The 3rd Circuit Court of Appeals reversed injunctions by two lower courts. The previous rulings prevented the federal government from forcing religious nonprofits and schools to provide insurance coverage for contraceptives in student and employee health care plans or to certify they object to the services on moral grounds.

Once the employers advise the government they will not pay for contraception, responsibility for coverage for those services shifts to a separate insurance issuer or a third-party administrator. No premium or fee on the group health plan or plan participants and beneficiaries is imposed.

‘Burdensome’ requirement

The faith-based organizations contended the requirement to register their intent not to participate in contraceptive coverage not only was burdensome, but also resulted in giving workers access to forms of birth control that prevent pregnancy after conception, makes the employers complicit in killing human life.

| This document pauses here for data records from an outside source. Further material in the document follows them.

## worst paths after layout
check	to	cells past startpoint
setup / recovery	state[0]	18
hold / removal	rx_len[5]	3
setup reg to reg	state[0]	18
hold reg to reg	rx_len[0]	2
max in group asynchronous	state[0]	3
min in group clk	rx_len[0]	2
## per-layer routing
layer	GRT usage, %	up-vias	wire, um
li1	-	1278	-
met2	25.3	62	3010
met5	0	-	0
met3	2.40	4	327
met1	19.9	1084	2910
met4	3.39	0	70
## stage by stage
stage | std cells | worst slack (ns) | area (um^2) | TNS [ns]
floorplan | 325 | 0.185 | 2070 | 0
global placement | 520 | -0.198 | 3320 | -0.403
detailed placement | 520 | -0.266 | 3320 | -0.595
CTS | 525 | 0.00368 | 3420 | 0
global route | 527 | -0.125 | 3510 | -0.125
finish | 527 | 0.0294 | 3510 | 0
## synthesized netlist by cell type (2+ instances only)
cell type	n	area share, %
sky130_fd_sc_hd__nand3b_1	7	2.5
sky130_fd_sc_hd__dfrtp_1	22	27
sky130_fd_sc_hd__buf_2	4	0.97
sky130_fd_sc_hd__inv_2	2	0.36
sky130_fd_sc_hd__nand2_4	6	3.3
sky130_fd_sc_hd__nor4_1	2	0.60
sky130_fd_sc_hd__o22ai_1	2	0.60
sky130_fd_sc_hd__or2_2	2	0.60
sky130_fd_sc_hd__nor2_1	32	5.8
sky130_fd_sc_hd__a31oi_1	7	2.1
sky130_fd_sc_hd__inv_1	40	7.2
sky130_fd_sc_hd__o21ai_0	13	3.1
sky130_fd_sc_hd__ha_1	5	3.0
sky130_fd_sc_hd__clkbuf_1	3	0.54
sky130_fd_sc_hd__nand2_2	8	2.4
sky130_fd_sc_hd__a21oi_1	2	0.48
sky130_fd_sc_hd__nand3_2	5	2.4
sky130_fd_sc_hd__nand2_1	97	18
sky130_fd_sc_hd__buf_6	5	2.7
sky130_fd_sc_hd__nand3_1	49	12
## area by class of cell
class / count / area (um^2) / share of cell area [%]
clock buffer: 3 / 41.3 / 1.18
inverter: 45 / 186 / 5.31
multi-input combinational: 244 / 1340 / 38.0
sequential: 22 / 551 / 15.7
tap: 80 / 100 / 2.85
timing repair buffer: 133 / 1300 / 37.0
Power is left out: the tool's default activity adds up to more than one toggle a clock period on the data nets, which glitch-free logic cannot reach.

A three-judge panel of the 3rd U.S. Circuit Court of Appeals disagreed. Justices reasoned the act of stating on a self-certification form employers object on religious grounds to providing such coverage “is a declaration that they will not be complicit in providing coverage.”

The act of opting out does not facilitate the provision of contraceptive coverage by third parties, the court concluded. Instead, the third parties providing coverage do so as a result of legal obligations imposed by the Affordable Care Act.

The court further rejected the argument that automatically exempting religious employers while requiring faith-based colleges and hospitals to self-report divides “good works” or “faith-in-action” employers from “house-of-worship employers” and entitling the burden-free exercise of religion by one group and not the other.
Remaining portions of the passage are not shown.